# [Task details]
Report each line of the data that contains the string "posedge".

[Opening Data to examine section]

**src/rtl/refill_victim_sel.sv**
```systemverilog
`default_nettype none
`timescale 1ns/1ps
// ---------------------------------------------------------------------------
// refill_victim_sel : cache-refill victim selector (free-way first, LFSR retry)
// Rev 1.0
// ---------------------------------------------------------------------------
module refill_victim_sel #(
  parameter int NumWays  = 8,
  parameter int MaxTries = 4,
  parameter int LogWays  = $clog2(NumWays)
) (
  input  logic               clk_i,
  input  logic               rst_i,
  input  logic               req_valid_i,
  output logic               req_ready_o,
  input  logic [NumWays-1:0] req_valid_ways_i,
  input  logic [NumWays-1:0] req_lock_ways_i,
  input  logic [LogWays-1:0] lfsr_bin_i,
  output logic               lfsr_en_o,
  output logic               vict_valid_o,
  input  logic               vict_ready_i,
  output logic [NumWays-1:0] vict_way_oh_o,
  output logic [LogWays-1:0] vict_way_bin_o,
  output logic               vict_evict_o,
  output logic               vict_none_o
);

  localparam int PadW   = 1 << LogWays;
  localparam int RetryW = (MaxTries > 1) ? $clog2(MaxTries) : 1;
  localparam logic [RetryW-1:0] RetryLast = RetryW'(MaxTries - 1);

  typedef enum logic [1:0] {
    IDLE = 2'd0,
    SCAN = 2'd1,
    OUT  = 2'd2
  } state_e;

  state_e              state_q, state_d;
  logic [NumWays-1:0]  valid_ways_q, valid_ways_d;
  logic [NumWays-1:0]  lock_ways_q, lock_ways_d;
  logic [RetryW-1:0]   retry_q, retry_d;
  logic [NumWays-1:0]  way_oh_q, way_oh_d;
  logic [LogWays-1:0]  way_bin_q, way_bin_d;
  logic                evict_q, evict_d;
  logic                none_q, none_d;

  logic [NumWays-1:0]  elig, free;
  logic [PadW-1:0]     elig_pad;
  logic [LogWays-1:0]  free_idx, elig_idx;
  logic                cand_ok, random_mode;

  function automatic logic [LogWays-1:0] lowest_idx(input logic [NumWays-1:0] m);
    logic [LogWays-1:0] idx;
    idx = '0;
    for (int i = NumWays - 1; i >= 0; i--) begin
      if (m[i]) idx = LogWays'(i);
    end
    return idx;
  endfunction

  always_comb begin
    elig     = ~lock_ways_q;
    free     = elig & ~valid_ways_q;
    // Zero-padded so LFSR codes past the last way read as ineligible.
    elig_pad = '0;
    elig_pad[NumWays-1:0] = elig;
    free_idx = lowest_idx(free);
    elig_idx = lowest_idx(elig);
    cand_ok  = elig_pad[lfsr_bin_i];
    random_mode = (state_q == SCAN) && (free == '0) && (elig != '0);
  end

  always_comb begin
    state_d      = state_q;
    valid_ways_d = valid_ways_q;
    lock_ways_d  = lock_ways_q;
    retry_d      = retry_q;
    way_oh_d     = way_oh_q;
    way_bin_d    = way_bin_q;
    evict_d      = evict_q;
    none_d       = none_q;

    case (state_q)
      IDLE: begin
        if (req_valid_i) begin
          valid_ways_d = req_valid_ways_i;
          lock_ways_d  = req_lock_ways_i;
          retry_d      = '0;
          state_d      = SCAN;
        end
      end
      SCAN: begin
        if (free != '0) begin
          way_bin_d = free_idx;
          way_oh_d  = '0;
          way_oh_d[free_idx] = 1'b1;
          evict_d   = 1'b0;
          state_d   = OUT;
        end else if (elig == '0) begin
          way_bin_d = '0;
          way_oh_d  = '0;
          evict_d   = 1'b0;
          none_d    = 1'b1;
          state_d   = OUT;
        end else if (cand_ok) begin
          way_bin_d = lfsr_bin_i;
          way_oh_d  = '0;
          way_oh_d[lfsr_bin_i] = 1'b1;
          evict_d   = 1'b1;
          state_d   = OUT;
        end else if (retry_q == RetryLast) begin
          way_bin_d = elig_idx;
          way_oh_d  = '0;
          way_oh_d[elig_idx] = 1'b1;
          evict_d   = 1'b1;
          state_d   = OUT;
        end else begin
          retry_d = retry_q + 1'b1;
        end
      end
      OUT: begin
        if (vict_ready_i) begin
          way_bin_d = '0;
          way_oh_d  = '0;
          evict_d   = 1'b0;
          none_d    = 1'b0;
          state_d   = IDLE;
        end
      end
      default: state_d = IDLE;
    endcase
  end

  always_ff @(posedge clk_i) begin
    if (rst_i) begin
      state_q      <= IDLE;
      valid_ways_q <= '0;
      lock_ways_q  <= '0;
      retry_q      <= '0;
      way_oh_q     <= '0;
      way_bin_q    <= '0;
      evict_q      <= 1'b0;
      none_q       <= 1'b0;
    end else begin
      state_q      <= state_d;
      valid_ways_q <= valid_ways_d;
      lock_ways_q  <= lock_ways_d;
      retry_q      <= retry_d;
      way_oh_q     <= way_oh_d;
      way_bin_q    <= way_bin_d;
      evict_q      <= evict_d;
      none_q       <= none_d;
    end
  end

  // Gated with reset so nothing handshakes or advances the LFSR during reset.
  assign req_ready_o    = (state_q == IDLE) && !rst_i;
  assign lfsr_en_o      = random_mode && !rst_i;
  assign vict_valid_o   = (state_q == OUT);
  assign vict_way_oh_o  = way_oh_q;
  assign vict_way_bin_o = way_bin_q;
  assign vict_evict_o   = evict_q;
  assign vict_none_o    = none_q;

  if (NumWays < 2 || NumWays > 8) begin : g_bad_num_ways
    $error("refill_victim_sel: NumWays must be in 2..8");
  end
  if (MaxTries < 1) begin : g_bad_max_tries
    $error("refill_victim_sel: MaxTries must be >= 1");
  end

  a_hold_stable: assert property (@(posedge clk_i) disable iff (rst_i)
    (vict_valid_o && !vict_ready_i) |=>
      (vict_valid_o && $stable({vict_way_oh_o, vict_way_bin_o, vict_evict_o, vict_none_o})));

  a_onehot: assert property (@(posedge clk_i) $countones(vict_way_oh_o) <= 1);

endmodule
`default_nettype wire
```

[Closing Data to examine section]

# [Solution for this task]
  always_ff @(posedge clk_i) begin
  a_hold_stable: assert property (@(posedge clk_i) disable iff (rst_i)
  a_onehot: assert property (@(posedge clk_i) $countones(vict_way_oh_o) <= 1);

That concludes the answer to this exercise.